Un gigantesco e imparable tsunami de seres humanos nos pide ayuda. Son personas como nosotros, con nombre, amigos, familia, y dignidad; dignidad para no dejarse masacrar, no dejarse bombardear, no dejarse gasear, no dejarse morir de inanición.

Cada familia con su familia, cada amigo con sus amigos, nos piden, nos ruegan, que no les dejemos morir, cada uno en su idioma: árabe, farsi, dari, inglés, francés. «¡No dejes que muera!».

Enfrente, la gran Unión Europea se quita la careta; el premio Nobel de la Paz es incapaz de reaccionar ante esta lección de vida y sed de vivir. El miedo a perder lo que tiene, a perder una pequeña parte de su modo de vida, lo inunda todo. Una reunión tras otra. Declaración tras declaración. Y mientras, cientos de miles de personas recorren 5 o 6 países a pie en busca de una vida mejor. Miles de personas son apaleadas y empujadas como animales entre reunión y reunión. Embutidas en trenes y numeradas en la muñeca casi como hace 70 años.

Bajo el chantaje del perjuicio económico, de la «identidad cristiana» de Europa, de «la unicidad étnica», de la «seguridad común ante yihadistas infiltrados», dejan que seres humanos mueran en la nada: mujeres, niños, hombres, desolados, sin palabras, impotentes ante vallas de centenares de kilómetros fabricadas con concertinas made in Spain.

Pobre Europa, la llamamos el viejo continente y, después de 3000 años, aún no se ha dado cuenta de que la economía solo es un acuerdo entre iguales que puede ser cambiado a voluntad; el cristianismo solo es una de las miles de creencias espirituales del ser humano; por fortuna, la piel del ser humano es de muchos tonos desde hace mucho tiempo; y los yihadistas van más cómodos viajando en primera clase de aviones y trenes que andando miles de kilómetros.

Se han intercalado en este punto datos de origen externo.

==> src/rtl/cpu6_pipereg_hs_pkg.sv <==
// Shared constants for the CPU6 handshaked pipeline-stage register.
//
// Holds the FSM state encoding and the default CPU6 bundle widths so that
// every stage boundary (IF/ID, ID/EX, EX/MEM, MEM/WB) decodes the same way.
// Contents:
//   CPU6_XLEN            - architectural register width
//   CPU6_PIPEREG_DATA_W  - default data bundle width (instr + pc)
//   CPU6_PIPEREG_ST_*    - state width and state encodings
package cpu6_pipereg_hs_pkg;

  localparam int unsigned CPU6_XLEN           = 32;
  localparam int unsigned CPU6_PIPEREG_DATA_W = 2 * CPU6_XLEN;

  localparam int unsigned CPU6_PIPEREG_ST_W = 2;

  typedef logic [CPU6_PIPEREG_ST_W-1:0] cpu6_pipereg_st_t;

  localparam cpu6_pipereg_st_t CPU6_PIPEREG_ST_EMPTY = 2'd0;  // main invalid
  localparam cpu6_pipereg_st_t CPU6_PIPEREG_ST_FULL  = 2'd1;  // main valid, skid empty
  localparam cpu6_pipereg_st_t CPU6_PIPEREG_ST_SKID  = 2'd2;  // main and skid valid

endpackage

==> src/rtl/cpu6_satcnt.sv <==
// Parametrised-width saturating up-counter.
//
// Ports:
//   clk   - clock, rising edge
//   reset - asynchronous active-low reset, clears the count
//   inc   - increment request for this cycle
//   cnt   - current count; sticks at all-ones once reached
module cpu6_satcnt #(
  parameter int unsigned W = 32
) (
  input  logic         clk,
  input  logic         reset,
  input  logic         inc,
  output logic [W-1:0] cnt
);

  logic [W-1:0] cnt_q, cnt_d;

  always_comb begin
    cnt_d = cnt_q;
    if (inc && (cnt_q != {W{1'b1}})) begin
      cnt_d = cnt_q + {{(W-1){1'b0}}, 1'b1};
    end
  end

  always_ff @(posedge clk or negedge reset) begin
    if (!reset) begin
      cnt_q <= '0;
    end else begin
      cnt_q <= cnt_d;
    end
  end

  assign cnt = cnt_q;

endmodule

==> src/rtl/cpu6_pipereg_hs.sv <==
// Handshaked pipeline-stage register with a 2-entry skid buffer and flush.
//
// The main register drives the outputs directly; the skid register catches
// the entry accepted in the cycle downstream stalls, so in_ready can be a
// flop and throughput stays at one entry per cycle. Flush empties the stage
// and drives the bubble control value.
//
// Ports:
//   clk, reset          - clock (rising edge), async active-low reset
//   flush               - synchronous kill of held and incoming entries
//   in_valid/in_ready   - upstream handshake (in_ready is registered)
//   in_ctrl/in_data     - upstream control and data bundles
//   out_valid/out_ready - downstream handshake
//   out_ctrl/out_data   - held control (CTRL_BUBBLE when empty) and data
//
// Optional build macro CPU6_PIPEREG_PERF_EN adds perf_stall_cnt and
// perf_flush_cnt saturating 32-bit counters.
module cpu6_pipereg_hs
  import cpu6_pipereg_hs_pkg::*;
#(
  parameter int unsigned        CTRL_W      = 16,
  parameter int unsigned        DATA_W      = CPU6_PIPEREG_DATA_W,
  parameter logic [CTRL_W-1:0]  CTRL_BUBBLE = {CTRL_W{1'b0}}
) (
  input  logic              clk,
  input  logic              reset,
  input  logic              flush,
  input  logic              in_valid,
  output logic              in_ready,
  input  logic [CTRL_W-1:0] in_ctrl,
  input  logic [DATA_W-1:0] in_data,
  output logic              out_valid,
  input  logic              out_ready,
  output logic [CTRL_W-1:0] out_ctrl,
  output logic [DATA_W-1:0] out_data
`ifdef CPU6_PIPEREG_PERF_EN
  ,
  output logic [31:0]       perf_stall_cnt,
  output logic [31:0]       perf_flush_cnt
`endif
);

  cpu6_pipereg_st_t  state_q, state_d;
  logic              in_ready_q;
  logic [CTRL_W-1:0] main_ctrl_q, main_ctrl_d;
  logic [DATA_W-1:0] main_data_q, main_data_d;
  logic [CTRL_W-1:0] skid_ctrl_q, skid_ctrl_d;
  logic [DATA_W-1:0] skid_data_q, skid_data_d;
  logic              in_fire, out_fire;

  assign out_valid = (state_q != CPU6_PIPEREG_ST_EMPTY);
  assign in_fire   = in_valid & in_ready_q;
  assign out_fire  = out_valid & out_ready;

  always_comb begin
    state_d     = state_q;
    main_ctrl_d = main_ctrl_q;
    main_data_d = main_data_q;
    skid_ctrl_d = skid_ctrl_q;
    skid_data_d = skid_data_q;
    if (flush) begin
      // Data is left alone so out_data keeps its last value.
      state_d     = CPU6_PIPEREG_ST_EMPTY;
      main_ctrl_d = CTRL_BUBBLE;
    end else begin
      case (state_q)
        CPU6_PIPEREG_ST_EMPTY: begin
          if (in_fire) begin
            state_d     = CPU6_PIPEREG_ST_FULL;
            main_ctrl_d = in_ctrl;
            main_data_d = in_data;
          end
        end
        CPU6_PIPEREG_ST_FULL: begin
          if (in_fire && out_fire) begin
            main_ctrl_d = in_ctrl;
            main_data_d = in_data;
          end else if (in_fire) begin
            state_d     = CPU6_PIPEREG_ST_SKID;
            skid_ctrl_d = in_ctrl;
            skid_data_d = in_data;
          end else if (out_fire) begin
            // Keep main_ctrl at the bubble value whenever empty so out_ctrl
            // is a plain flop output.
            state_d     = CPU6_PIPEREG_ST_EMPTY;
            main_ctrl_d = CTRL_BUBBLE;
          end
        end
        CPU6_PIPEREG_ST_SKID: begin
          if (out_fire) begin
            state_d     = CPU6_PIPEREG_ST_FULL;
            main_ctrl_d = skid_ctrl_q;
            main_data_d = skid_data_q;
          end
        end
        default: begin
          state_d     = CPU6_PIPEREG_ST_EMPTY;
          main_ctrl_d = CTRL_BUBBLE;
        end
      endcase
    end
  end

  always_ff @(posedge clk or negedge reset) begin
    if (!reset) begin
      state_q     <= CPU6_PIPEREG_ST_EMPTY;
      in_ready_q  <= 1'b1;
      main_ctrl_q <= CTRL_BUBBLE;
      main_data_q <= '0;
      skid_ctrl_q <= '0;
      skid_data_q <= '0;
    end else begin
      state_q     <= state_d;
      in_ready_q  <= (state_d != CPU6_PIPEREG_ST_SKID);
      main_ctrl_q <= main_ctrl_d;
      main_data_q <= main_data_d;
      skid_ctrl_q <= skid_ctrl_d;
      skid_data_q <= skid_data_d;
    end
  end

  assign in_ready = in_ready_q;
  assign out_ctrl = main_ctrl_q;
  assign out_data = main_data_q;

`ifdef CPU6_PIPEREG_PERF_EN
  cpu6_satcnt #(
    .W (32)
  ) u_stall_cnt (
    .clk   (clk),
    .reset (reset),
    .inc   (out_valid & ~out_ready),
    .cnt   (perf_stall_cnt)
  );

  cpu6_satcnt #(
    .W (32)
  ) u_flush_cnt (
    .clk   (clk),
    .reset (reset),
    .inc   (flush & out_valid),
    .cnt   (perf_flush_cnt)
  );
`endif

`ifndef SYNTHESIS
  // Upstream must hold a stalled offer; a flush releases that obligation.
  a_in_stable: assert property (@(posedge clk) disable iff (!reset)
    (in_valid && !in_ready_q && !flush) |=>
      (in_valid && $stable(in_ctrl) && $stable(in_data)));
`endif

endmodule

==> config.mk <==
export PLATFORM = sky130hd
export DESIGN_NAME = cpu6_pipereg_hs
export DESIGN_NICKNAME = d
export VERILOG_FILES = /design/src/rtl/cpu6_pipereg_hs_pkg.sv /design/src/rtl/cpu6_satcnt.sv /design/src/rtl/cpu6_pipereg_hs.sv
export SDC_FILE = /design/constraint.sdc
export NUM_CORES = 1
export LEC_CHECK = 0
export ABC_AREA = 1
export CORE_UTILIZATION = 32
export DETAILED_ROUTE_END_ITERATION = 10
export PLACE_DENSITY = 0.64
export SYNTH_ARGS = -nofsm -noshare
export SYNTH_HDL_FRONTEND = slang
export SYNTH_SLANG_ARGS = --single-unit
==> constraint.sdc <==
create_clock -name clk -period 1.8 [get_ports clk]
set_clock_uncertainty 0.1 [all_clocks]
set_input_delay 0.36 -clock clk [delete_from_list [all_inputs] [get_ports clk]]
set_output_delay 0.36 -clock clk [all_outputs]
set_load 0.02 [all_outputs]
==> results.py, run 1 <==
metrics = {
    "outcome": {
        "status": "finished, final reports clean",
    },
    "grt": {
        "antenna_found_initial": 0,
        "grt_max_degree": 77,
        "grt_pass1_vias": 6103,
        "grt_usage_pct": 17.0,
        "gr-total-overflow": 0,
        "grt_pass1_wl_mm": 32.1,
    },
    "clocking": {
        "clockBufferDepth": 2,
        "cts_made_buffers": 17,
        "clkLatencyLatePin_ps": 430,
        "clkSinkCount": 163,
        "cts_tree": "yes",
        "cts_setup_buffers": 0,
        "root_buffer": "clkbuf_16",
        "clkTransAtPathRegs_ps": 70,
        "cts.htree.levels": 4,
    },
    "die": {
        "coreArea_mm2": 0.0227,
        "placementRows": 55,
        "dieArea_mm2": 0.0239,
        "die_h_um": 155,
        "start_util_pct": 32.8,
        "dieWidth_um": 155,
        "io_pins": 167,
    },
    "critical_path": {
        "crit_path_top_delay_cell": "dfstp_2",
        "path_class": "reg2out",
        "required_ps": 1340,
        "path_cells": "dlygate4sd2_1",
        "cp_slowest_stage_delay_ps": 540,
        "arrival_ps": 1300,
        "path_delay_family": "flip-flops",
        "crit_cells": 1,
        "rr_worst_depth": 7,
        "critPathMaxFanout": 2,
        "critPathLaunchType": "flop",
        "worst_setup_path_end_kind": "output port",
        "crit_buf_inv": 1,
    },
    "yosys": {
        "synthArstFlopShare_pct": 100,
        "syn-cell-area_mm2": 0.00745,
        "ys_seq_elements": 163,
        "synth.avg_cell_area_um2": 8.14,
        "yosysWarningCount": 0,
        "synth_cells": 915,
        "ys_types": 21,
        "synth_edf_count": 0,
        "synth_flop_cell": "dfrtp_1",
        "synth_seq_area_share_pct": 54.8,
        "synth_fp_nets": 1000,
    },
    "layout": {
        "diodes": 0,
        "mostFrequentLayoutCells": "343 x nand2_1, 161 x dfrtp_1, 85 x inv_1, 83 x clkdlybuf4s50_1, 81 x dlygate4sd2_1",
        "drive_above_1_share_pct": 8.43,
        "fin_cells": 1365,
        "area_delta_synth_final_pct": 34.5,
        "fin_util_pct": 44.1,
        "final_common_cell": "nand2_1",
        "num-nets-final": 1152,
    },
    "drt": {
        "wl_per_cell_um": 14.4,
        "routed_wirelength_mm": 19.7,
        "first_pass_iters": 5,
        "postRouteAntennaNets": 0,
        "drc": 0,
        "vias": 6399,
        "drtIter0Drc": 355,
        "vias_per_cell": 4.69,
    },
    "sta": {
        "setup_viol_count_final": 0,
        "tightest_slew_ps": 520,
        "slew_headroom_pct": 65.4,
        "hold_violations": 0,
        "drv_slew": 0,
        "min_period_ps": 1760,
        "rsz0062_at_grt": "true",
        "fmax_mhz": 568,
        "fin_crit_sh_pct": 97.9,
    },
    "job": {
        "maxCapViolations": 0,
    },
    "place": {
        "portBuffers": 166,
        "dp.final_hpwl_mm": 12.4,
        "placedCellCount": 1331,
        "place_congestion": 0.765,
    },
    "power": {
        "ir_drop_mv": 0.572,
        "p_leak_nw": 5.24,
        "powerDensity_mw_per_mm2": 1120,
    },
    "hold_path": {
        "hold_class": "in2async",
    },
}
[through the flow]
step	setup WS (ps)	hold WS (ps)	setup TNS (ps)	total power [mW]	area [um2]
global route	-5.32	317	-5.32	11.9	10000
global placement	-173	197	-16980	7.74	9470
detailed placement	-196	196	-19430	7.81	9470
CTS	6.99	298	0	11.3	9980
floorplan	116	-35.6	0	6.41	7450
finish	38.3	301	0	11.2	10000
[sequential cells by signal, indices dropped and copies added (netlist names)]
signal       cells
out_ctrl        16
skid_ctrl_q     16
out_data        64
in_ready         1
state_q          2
skid_data_q     64
[routing by layer]
metal  part of all wire [%]  wire (um)  track usage, %  up-vias
met5                      0          0               0        -
met4                    1.1        212            5.14        0
met3                    5.3       1040            3.59       14
met2                     46       9100            27.1      161
met1                     47       9300            23.1     3003
li1                       -          -               -     3221
[final timing paths]
kind                              startpoint            to  slack (ps)
worst max-delay path                in_ready      in_ready          40
worst min-delay path                   reset  out_data[11]         300
worst max register to register      in_ready  out_data[27]         100
worst min register to register  out_data[51]  out_data[51]         360
max in group asynchronous              reset      in_ready         680
min in group clk                out_data[51]  out_data[51]         360
[report_power, final]
group          leakage (nW)  internal [mW]  switching (mW)  total, mW
sequential             1.99           4.49           0.405       4.90
clock                 0.287           2.14            1.58       3.71
combinational          2.96           1.05            1.53       2.57
[final cells by class]
cell class / instances / area [um2]
Fill cell: 2281 / 12700
Sequential cell: 163 / 4080
Multi-Input combinational cell: 600 / 2720
Timing Repair Buffer: 195 / 1920
Clock buffer: 19 / 453
Tap cell: 285 / 357
Inverter: 90 / 338
Clock inverter: 13 / 149
[logic make-up after synthesis]
group | synth area share, %
AND/OR/NAND/NOR | 25.2
flip-flops | 54.8
buffers and inverters | 9.28
AO/OA/AOI/OAI | 10.8
[what timing repair did]
item,CTS,global route
endpoints found under the setup margin,82,10
gates resized for setup,86,3
hold buffers,1,0
cloned,0,1
endpoints found under the hold margin,28,0
[cells in the mapped netlist (5+ instances only)]
master      n  area [um2]
a21oi_1    19        95.1
a21oi_2    12         105
buf_2      34         170
buf_4      11        82.6
buf_6       5        56.3
clkbuf_1   12        45.0
dfrtp_1   162        4050
inv_1      85         319
inv_2       5        18.8
nand2_1   345        1290
nand4_1    64         400
nor2_1     31         116
o21ai_0    69         345
o21ai_1    50         250
(Power assumes the default switching activity.)
==> inputs of run 2 (changes only) <==
- CORE_MARGIN: default -> 5
- CTS_BUF_LIST: default -> sky130_fd_sc_hd__clkbuf_16
==> results.py, run 2 (synthesis results as in run 1) <==
metrics = {
    "drt": {
        "routed_wirelength_mm": 19.7,
        "postRouteAntennaNets": 0,
        "vias_per_cell": 4.54,
        "first_pass_iters": 6,
        "drc": 0,
        "wl_per_cell_um": 14.0,
        "drtIter0Drc": 364,
        "vias": 6392,
    },
    "sta": {
        "tightest_slew_ps": 487,
        "slew_headroom_pct": 67.6,
        "fin_crit_sh_pct": 97.0,
        "fmax_mhz": 573,
        "drv_slew": 0,
        "setup_viol_count_final": 0,
        "rsz0062_at_grt": "false",
        "hold_violations": 0,
        "min_period_ps": 1750,
        "setup_tns_ps": 0,
    },
    "critical_path": {
        "worst_setup_path_end_kind": "output port",
        "critPathMaxFanout": 2,
        "critPathLaunchType": "flop",
        "path_class": "reg2out",
        "cp_slowest_stage_delay_ps": 540,
        "crit_buf_inv": 1,
        "path_cells": "dlygate4sd2_1",
        "arrival_ps": 1290,
        "path_delay_family": "flip-flops",
        "crit_path_top_delay_cell": "dfstp_2",
        "required_ps": 1340,
    },
    "clocking": {
        "cts_tree": "yes",
        "cts.htree.levels": 4,
        "clockBufferDepth": 2,
        "clkTransAtPathRegs_ps": 70,
        "root_buffer": "clkbuf_16",
        "clkLatencyLatePin_ps": 420,
        "clkSinkCount": 163,
        "cts_made_buffers": 17,
    },
    "layout": {
        "mostFrequentLayoutCells": "344 x nand2_1, 161 x dfrtp_1, 86 x inv_1, 83 x clkdlybuf4s50_1, 81 x dlygate4sd2_1",
        "diodes": 0,
        "num-nets-final": 1167,
        "fin_util_pct": 45.0,
        "area_delta_synth_final_pct": 37.6,
        "drive_above_1_share_pct": 9.13,
        "final_common_cell": "nand2_1",
    },
    "die": {
        "start_util_pct": 32.7,
        "coreArea_mm2": 0.0228,
        "dieWidth_um": 163,
        "placementRows": 55,
        "dieArea_mm2": 0.0264,
        "die_h_um": 163,
        "io_pins": 167,
    },
    "power": {
        "ir_drop_mv": 0.450,
        "p_int_mw": 7.63,
        "report.power.total_mw": 11.1,
        "seq_power_share_pct": 44.1,
        "clkPwrFrac_pct": 31.9,
        "switching_share_pct": 31.1,
        "power.switching_mw": 3.45,
        "comb_power_share_pct": 23.9,
        "p_leak_nw": 5.35,
        "powerDensity_mw_per_mm2": 1080,
    },
    "outcome": {
        "status": "finished, final reports clean",
    },
    "place": {
        "portBuffers": 166,
        "place_congestion": 0.771,
        "dp.final_hpwl_mm": 13.2,
    },
    "job": {
        "maxCapViolations": 0,
    },
    "grt": {
        "gr-total-overflow": 0,
        "antenna_found_initial": 2,
        "grt_max_degree": 59,
        "grt_pass1_vias": 6225,
        "grt_pass1_wl_mm": 32.4,
        "grt_usage_pct": 15.2,
    },
    "hold_path": {
        "hold_class": "in2async",
    },
}
[run 2: layout make-up]
class                           count  area [um2]
Sequential cell                   163        4080
Clock buffer                       17         425
Timing Repair Buffer              210        2160
Tap cell                          313         392
Fill cell                        2260       12500
Multi-Input combinational cell    600        2720
Clock inverter                     15         141
Inverter                           90         340
[run 2: path summary, 6_finish.rpt]
check / to / start / cells after the start / slack, ps
hold / removal: skid_data_q[3] / reset / 2 / 360
hold reg to reg: out_data[51] / out_data[51] / 2 / 360
min in group clk: out_data[51] / out_data[51] / 2 / 360
setup reg to reg: out_data[22] / in_ready / 7 / 100
setup / recovery: in_ready / in_ready / 1 / 50
max in group asynchronous: skid_ctrl_q[11] / reset / 3 / 630
[run 2: metrics by stage]
step	hold WS, ps	instance area [um2]	instances	worst slack, ps
global route	385	10300	1408	12.4
CTS	350	10200	1406	-32.0
global placement	238	9750	1373	-242
finish	356	10300	1408	53.4
detailed placement	241	9750	1373	-267
floorplan	-35.6	7450	915	116
[run 2: what timing repair did]
action                                 CTS  global route
gates resized for setup                 85             6
buffers inserted                         0             2
setup endpoints to repair               82            18
hold buffers                             1             0
endpoints found under the hold margin   38             0
[run 2: power by group through the flow]
stage	registers, mW	logic, mW	clock network [mW]
2_1_floorplan	5.32	1.09	0
3_3_place_gp	4.95	2.89	0
3_5_place_dp	4.96	2.94	0
4_1_cts	4.89	2.70	3.67
5_1_grt	4.99	2.97	3.83
6_report	4.89	2.65	3.54
[run 2: routing by layer]
metal | vias up | wire length, um | global-route usage, %
li1 | 3252 | - | -
met1 | 2954 | 9360 | 20.9
met2 | 158 | 8940 | 23.8
met3 | 24 | 1030 | 3.59
met4 | 4 | 316 | 4.99
met5 | - | 30 | 0
[run 2: worst reg2reg max path, stage by stage (launching register included)]
cell	delay, ps
dfstp_2	540
nand2_1	80
buf_4	170
o21ai_4	210
buf_4	190
buf_12	150
nand4_1	120
nand2_1	80
==> inputs of run 3 (changes only) <==
- ABC_CLOCK_PERIOD_IN_PS: default -> 1800
==> results of run 3 <==
The final DEF is identical to that of run 2; final timing and power are the same.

Pobre Europa, entre acogida y miedo, escoge el miedo; entre solidaridad y desconfianza, escoge desconfianza; entre dignidad y decadencia, escoge decadencia.

Pero aún queda un rayo de esperanza, cada día mayor: la gente común, la gente común que se rebela contra miedo, desconfianza y burocracia.

Aunque la muerte y desesperación de miles de personas ya no es noticia de primera plana en los periódicos, algunas alcaldesas y alcaldes han decidido abrir sus ciudades a la hospitalidad; ciudadanos anónimos se acercan a caminos intransitables para regalar bebida, alimentos, ropa, juguetes.

Centenares de personas ofrecen a refugiados sitio en sus casas, y unos cuantos centenares más recogen a refugiados hambrientos y desesperados con sus coches particulares —arriesgándose a ser multados— para llevarles de manera gratuita y desinteresada a las ciudades con las que sueñan o lo más cerca de ellas que pueden.

La gente común se organiza para vigilar en sus barcos por si alguien cae al agua, hacer llegar mapas de los campos minados de Croacia o avisar de en qué zonas del camino vigila la policía a esta gente que anhela continuar con su vida.

Y es que algunas personas, al contrario que la Vieja Europa, eligen la dignidad ante la decadencia.